Iliopoulos Dimitrios, Poultsides George, Peristeri Vasiliki, Kouri Georgia, Andreou Alexandros, Voyiatzis Nikolaos
Laboratory of Cytogenetics, 2nd Department of Pediatrics, A.H.E.P.A. Hospital, School of Medicine, Aristotelian University of Thessaloniki, Thessaloniki, Greece.
Ann Genet. 2004 Jan-Mar;47(1):95-8. doi: 10.1016/j.anngen.2003.08.025.

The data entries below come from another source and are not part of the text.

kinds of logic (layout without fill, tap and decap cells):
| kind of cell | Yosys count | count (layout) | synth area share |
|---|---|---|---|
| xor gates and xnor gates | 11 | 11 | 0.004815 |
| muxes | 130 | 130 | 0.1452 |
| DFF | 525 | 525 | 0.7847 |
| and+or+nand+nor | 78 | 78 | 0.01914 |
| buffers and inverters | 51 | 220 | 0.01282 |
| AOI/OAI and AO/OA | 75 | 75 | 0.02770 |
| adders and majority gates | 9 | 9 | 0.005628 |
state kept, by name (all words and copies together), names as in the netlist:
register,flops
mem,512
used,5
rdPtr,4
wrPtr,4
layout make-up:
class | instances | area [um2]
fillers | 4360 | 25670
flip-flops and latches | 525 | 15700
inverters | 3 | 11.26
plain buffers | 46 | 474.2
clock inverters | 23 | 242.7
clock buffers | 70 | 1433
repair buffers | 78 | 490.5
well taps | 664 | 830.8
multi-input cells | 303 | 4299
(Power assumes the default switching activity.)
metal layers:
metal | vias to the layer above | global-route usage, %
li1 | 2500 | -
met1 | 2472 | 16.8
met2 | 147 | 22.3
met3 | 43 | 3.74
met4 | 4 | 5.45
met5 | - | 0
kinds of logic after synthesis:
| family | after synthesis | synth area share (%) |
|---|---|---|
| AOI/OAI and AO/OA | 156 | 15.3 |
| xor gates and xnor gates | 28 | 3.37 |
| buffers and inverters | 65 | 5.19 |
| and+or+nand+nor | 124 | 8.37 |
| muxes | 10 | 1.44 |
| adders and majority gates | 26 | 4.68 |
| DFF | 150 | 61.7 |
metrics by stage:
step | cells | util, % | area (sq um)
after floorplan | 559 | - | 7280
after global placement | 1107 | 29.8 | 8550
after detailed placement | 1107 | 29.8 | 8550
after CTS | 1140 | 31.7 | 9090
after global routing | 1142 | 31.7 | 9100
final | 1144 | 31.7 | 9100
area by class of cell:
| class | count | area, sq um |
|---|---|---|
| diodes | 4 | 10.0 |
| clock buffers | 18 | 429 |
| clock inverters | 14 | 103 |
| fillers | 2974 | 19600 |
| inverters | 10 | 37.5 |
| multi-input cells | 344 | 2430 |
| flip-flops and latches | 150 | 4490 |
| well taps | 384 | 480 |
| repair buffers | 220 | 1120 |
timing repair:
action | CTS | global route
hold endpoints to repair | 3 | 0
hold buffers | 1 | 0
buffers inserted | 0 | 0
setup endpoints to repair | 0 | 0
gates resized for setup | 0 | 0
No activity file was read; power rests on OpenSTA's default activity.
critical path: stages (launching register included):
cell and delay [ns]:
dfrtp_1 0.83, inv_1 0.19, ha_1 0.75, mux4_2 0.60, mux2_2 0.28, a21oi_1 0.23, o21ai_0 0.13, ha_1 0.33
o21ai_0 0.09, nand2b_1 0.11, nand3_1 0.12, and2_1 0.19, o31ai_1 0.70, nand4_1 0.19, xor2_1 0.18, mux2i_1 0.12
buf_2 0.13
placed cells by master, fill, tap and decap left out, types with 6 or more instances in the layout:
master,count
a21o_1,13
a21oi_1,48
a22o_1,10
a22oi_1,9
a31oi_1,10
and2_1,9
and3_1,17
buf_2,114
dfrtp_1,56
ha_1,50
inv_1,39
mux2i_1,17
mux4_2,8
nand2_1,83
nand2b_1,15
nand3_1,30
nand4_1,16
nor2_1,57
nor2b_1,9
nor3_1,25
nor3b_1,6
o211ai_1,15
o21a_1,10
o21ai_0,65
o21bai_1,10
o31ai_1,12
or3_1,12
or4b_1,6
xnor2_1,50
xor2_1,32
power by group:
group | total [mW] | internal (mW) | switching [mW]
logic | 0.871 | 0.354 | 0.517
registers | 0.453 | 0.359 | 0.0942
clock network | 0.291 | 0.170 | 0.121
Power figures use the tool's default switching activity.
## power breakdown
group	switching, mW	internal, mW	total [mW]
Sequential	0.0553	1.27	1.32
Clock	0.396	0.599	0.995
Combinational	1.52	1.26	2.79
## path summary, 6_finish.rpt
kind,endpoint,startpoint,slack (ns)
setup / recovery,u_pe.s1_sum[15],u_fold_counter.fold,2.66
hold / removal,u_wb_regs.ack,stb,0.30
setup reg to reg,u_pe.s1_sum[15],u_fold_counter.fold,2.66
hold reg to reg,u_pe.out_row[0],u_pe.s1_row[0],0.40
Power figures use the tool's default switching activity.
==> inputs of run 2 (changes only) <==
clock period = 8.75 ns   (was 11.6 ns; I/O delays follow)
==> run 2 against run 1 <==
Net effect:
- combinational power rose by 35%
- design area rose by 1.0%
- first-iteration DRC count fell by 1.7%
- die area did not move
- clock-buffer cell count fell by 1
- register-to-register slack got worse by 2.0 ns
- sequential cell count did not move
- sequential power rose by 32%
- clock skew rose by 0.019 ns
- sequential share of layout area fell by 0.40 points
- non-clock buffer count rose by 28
**src/hw/soc_params.svh**
```systemverilog
`ifndef SOC_PARAMS_SVH
`define SOC_PARAMS_SVH

// Bus widths
`define SOC_DATA_W 32
`define SOC_ADDR_W 32

// Near bus map, top address nibble
`define SOC_SEL_RAM    1
`define SOC_SEL_BRIDGE 5

// Far bus map, bits 27 to 24 behind the bridge
`define SOC_FAR_LED   0
`define SOC_FAR_TIMER 5

// Sizes
`define SOC_RAM_WORDS 512
`define SOC_LED_W     10

`endif

```
**src/hw/soc_pkg.sv**
```systemverilog
`default_nettype none

package soc_pkg;

	// Arbiter FSM
	typedef enum logic [1:0] {
		IDLE   = 2'd0,
		WAIT_A = 2'd1,
		WAIT_B = 2'd2
	} arb_state_e;

	// Which port holds the bus
	typedef enum logic {
		OWNER_A = 1'b0,
		OWNER_B = 1'b1
	} bus_owner_e;

	// Source of a latched bus fault
	typedef enum logic [1:0] {
		FAULT_NONE = 2'd0,
		FAULT_IBUS = 2'd1,
		FAULT_DBUS = 2'd2
	} fault_src_e;

endpackage

`default_nettype wire

```
**src/hw/timer.sv**
```systemverilog
`default_nettype none
`include "soc_params.svh"

module timer
	import soc_pkg::*;
(
	input  wire                    i_clock,
	input  wire                    i_reset,
	input  wire                    i_request,
	input  wire                    i_rw,
	input  wire  [2:0]             i_address,
	input  wire  [`SOC_DATA_W-1:0] i_wdata,
	output logic [`SOC_DATA_W-1:0] o_rdata,
	output logic                   o_ready,
	output logic                   o_irq
);

	// Register words
	localparam logic [2:0] WORD_COUNT   = 3'd0;
	localparam logic [2:0] WORD_COMPARE = 3'd1;

	logic [`SOC_DATA_W-1:0] counter;
	logic [`SOC_DATA_W-1:0] compare;
	logic access;

	assign access = i_request && !o_ready;

	always_ff @(posedge i_clock) begin
		if (i_reset) begin
			counter <= '0;
			compare <= '1;
			o_ready <= 1'b0;
		end else begin
			counter <= counter + 1'b1;
			o_ready <= access;
			// Counter word is read only
			if (access && i_rw && i_address == WORD_COMPARE)
				compare <= i_wdata;
		end
	end

	always_ff @(posedge i_clock) begin
		if (access) begin
			case (i_address)
				WORD_COUNT:   o_rdata <= counter;
				WORD_COMPARE: o_rdata <= compare;
				default:      o_rdata <= '0;
			endcase
		end
	end

	// Level interrupt, clears when compare moves ahead
	assign o_irq = counter >= compare;

endmodule

`default_nettype wire

```
**config.mk**
```make
export PLATFORM = sky130hd
export DESIGN_NAME = timer
export DESIGN_NICKNAME = d
export VERILOG_FILES = /design/src/hw/soc_pkg.sv /design/src/hw/timer.sv
export VERILOG_INCLUDE_DIRS = /design/src /design/src/hw
export SDC_FILE = /design/constraint.sdc
export NUM_CORES = 1
export LEC_CHECK = 0
export BUFFER_PORTS_ARGS = -buffer_cell sky130_fd_sc_hd__buf_2
export CAP_MARGIN = 20
export CORE_ASPECT_RATIO = 1.5
export CORE_MARGIN = 2
export CORE_UTILIZATION = 30
export DETAILED_ROUTE_END_ITERATION = 8
export PLACE_DENSITY = 0.54
export SETUP_SLACK_MARGIN = 0.5
export SLEW_MARGIN = 20
export SYNTH_ARGS = -nofsm -noshare
export SYNTH_HDL_FRONTEND = slang
export SYNTH_SLANG_ARGS = --single-unit
```
**constraint.sdc**
```tcl
create_clock -name i_clock -period 4.6 [get_ports i_clock]
set_input_delay 0.46 -clock i_clock [delete_from_list [all_inputs] [get_ports i_clock]]
set_output_delay 0.46 -clock i_clock [all_outputs]
set_load 0.05 [all_outputs]
```
==> results.rst, run 1 <==
.. list-table::
   :header-rows: 1

   * - Metric
     - Value
   * - Netlist Area Pre-Place
     - 0.00458 mm^2
   * - Final period utilization
     - between 70% and 80%
   * - Pwr Density
     - roughly 340 mW/mm^2
   * - Crit-path max FO
     - 7
   * - Result of the run
     - complete, no violations
   * - Final Hold Vio Count
     - 0
   * - RSZ-0062 raised after global routing
     - false
   * - Number of nets in the finished design
     - roughly 580
   * - Total of cells resized after clock tree synthesis
     - 0
   * - Clock tree skew after final layout
     - roughly 0.0064 ns
   * - Row cnt
     - 55
   * - Power after layout
     - ~0.0018 W
   * - Antenna Cells
     - 0
   * - Largest vdd supply drop
     - 0.000168 V
   * - Final setup violation count
     - 0
   * - Top-Level Pins
     - 73
   * - Worst setup EP type
     - output port
   * - Final-layout setup total negative slack
     - 0 ns
   * - Cell chosen for the clock root
     - sky130_fd_sc_hd__clkbuf_16
   * - Warnings from Yosys
     - 0
   * - Worst Setup Path Type
     - flip-flop to output port
   * - Die area
     - approximately 0.016 mm^2
   * - Clock-pin slew reported for the worst setup and hold paths after clock tree synthesis
     - ~0.07 ns
   * - Cells after synthesis
     - 440
   * - Level count of the clock H-tree
     - 3
   * - Leakage Power
     - 2.55 nW
   * - Number of antenna violations at the first check in global routing
     - 0
   * - Vias in the first global route
     - around 3500
   * - Number of buffers inserted for hold repair after clock tree synthesis
     - 0
   * - Global Route Usage Sum
     - between 10% and 20%
   * - Startpoint kind of the worst setup timing path
     - flip-flop
   * - Type of the worst min-delay path
     - input pin to flip-flop
   * - Number of CTS-inserted buffers
     - 9
   * - CP Data Arrival Time
     - 2.78 ns
   * - Post-Syn Area per Cell
     - between 10 and 15 um^2
   * - Critical R2R Launch
     - o_ready$_SDFF_PP0_
   * - Routability congestion estimate from global placement
     - 0.756
   * - Pin count of the biggest net entering global routing
     - 66
   * - Effective utilization at floorplan
     - roughly 31%
   * - TritonCTS clock tree
     - built
   * - Relative max-transition margin
     - 51.8%
   * - Area growth from synthesis to final layout
     - 18.9%
   * - # Post-CTS Setup Buffers
     - 0
   * - # DRC
     - 0
   * - Most frequent standard cell in the layout excluding fill and tap cells
     - sky130_fd_sc_hd__buf_2
   * - Depth of the worst register-to-register path
     - 6
   * - Top library cells by usage in the layout, fill and taps aside
     - sky130_fd_sc_hd__buf_2, sky130_fd_sc_hd__dfxtp_1, sky130_fd_sc_hd__nor2_1
   * - Overall die height
     - ~160 um
   * - Sequential element share of the synthesized area
     - 49.4%
   * - Remaining global-route overflow
     - 0
   * - Worst setup path start
     - counter[20]$_SDFF_PP0_
   * - Total via count in the routed design
     - ~3400
   * - Post-synth net total
     - roughly 500
   * - Time the final worst path needs with I/O delays and setup
     - ~3.2 ns
   * - Count of port buffers added during placement
     - 72
   * - Maximum count of clock buffers along a single path
     - 2
   * - Worst-margin pin slew
     - approximately 0.72 ns
   * - Worst setup path endpoint
     - o_irq
   * - Final ANT Viol Nets
     - 0
   * - DP Wirelength
     - about 7500 um
   * - Global-route wire length before repair
     - around 17000 um
   * - Die width
     - around 100 um
   * - Worst-Skew Late Latency
     - between 0.3 and 0.4 ns
   * - Total detailed-routing wirelength
     - between 10000 and 15000 um
   * - Worst flop-to-flop path endpoint
     - compare[16]$_SDFFE_PP1P_
   * - Sink count of the clock tree
     - 97
   * - Highest attainable clock frequency
     - between 300 and 400 MHz
   * - Final Slew Violations
     - 0
   * - R2r setup slk
     - about 2.2 ns
   * - Vias per cell
     - between 4 and 5
   * - Per-cell routed wire length
     - 15.1 um
   * - Floorplan Core Area
     - approximately 0.015 mm^2
   * - Synthesis-stage register bit count
     - 97
   * - Length of the first detailed-routing pass in iterations
     - 4
   * - Number of different library cells in the post-synthesis netlist
     - 37
   * - Worst Path Required
     - roughly 4.1 ns
   * - Max-cap violations
     - 0
   * - First-iteration detailed-routing DRC count
     - 89
   * - Share of cells above drive strength 1
     - ~20%
   * - Util after Layout
     - roughly 36%
==> src/design/sync_fifo.sv <==
module sync_fifo (
	input  logic   i_clock,
	input  logic   i_rst_n,
	input  logic   i_enable,
	fifo_if.fifo   fifo
);
	import idle_insertion_pkg::*;

	logic [BLOCK_W-1:0] mem [FIFO_DEPTH];

	// Extra MSB tells a full buffer from an empty one
	logic [FIFO_ADDR_W:0] wr_ptr;
	logic [FIFO_ADDR_W:0] rd_ptr;

	logic do_write;
	logic do_read;

	assign fifo.empty = (wr_ptr == rd_ptr);
	assign fifo.full  = (wr_ptr[FIFO_ADDR_W] != rd_ptr[FIFO_ADDR_W]) &&
		(wr_ptr[FIFO_ADDR_W-1:0] == rd_ptr[FIFO_ADDR_W-1:0]);

	// Write into a full buffer is dropped
	assign do_write = i_enable && fifo.wr_en && !fifo.full;
	assign do_read  = i_enable && fifo.rd_en && !fifo.empty;

	always_ff @(posedge i_clock) begin
		if (!i_rst_n) begin
			wr_ptr <= '0;
		end else if (do_write) begin
			wr_ptr <= wr_ptr + 1'b1;
		end
	end

	always_ff @(posedge i_clock) begin
		if (!i_rst_n) begin
			rd_ptr <= '0;
		end else if (do_read) begin
			rd_ptr <= rd_ptr + 1'b1;
		end
	end

	// Storage
	always_ff @(posedge i_clock) begin
		if (do_write)
			mem[wr_ptr[FIFO_ADDR_W-1:0]] <= fifo.wr_data;
	end

	// Read port, holds its value between reads
	always_ff @(posedge i_clock) begin
		if (do_read)
			fifo.rd_data <= mem[rd_ptr[FIFO_ADDR_W-1:0]];
	end

endmodule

The occurrence of double aneuploidy in the same individual is a relatively rare phenomenon. We describe twin newborns with typical clinical features of Down's syndrome, of which one revealed 48,XXY,+21 GTG-band karyotype. The second newborn died 2 days after its birth, and was clinically diagnosed having Down syndrome. Due to the same clinical features of the twins, the common placenta and amniotic sac, we speculate that they were monozygotics and as a result the second newborn should also be a Klinefelter. The purpose of this report is to present a rare case of possible coincidence of double aneuploidy in newborn twins. A review of the literature showed that double trisomy (48,XXY,+21) in a twin newborn infant has never occurred.
同一个体出现双三体是一种相对罕见的现象。我们描述了一对具有典型唐氏综合征临床特征的双胞胎新生儿,其中一个显示为48,XXY,+21 GTG带核型。第二个新生儿出生后2天死亡,临床诊断为唐氏综合征。由于这对双胞胎具有相同的临床特征、共用胎盘和羊膜囊,我们推测他们是单卵双胞胎,因此第二个新生儿也应该是克兰费尔特综合征患者。本报告的目的是呈现一例新生儿双胞胎中可能出现双三体巧合的罕见病例。文献回顾显示,双胞胎新生儿中从未出现过双三体(48,XXY,+21)的情况。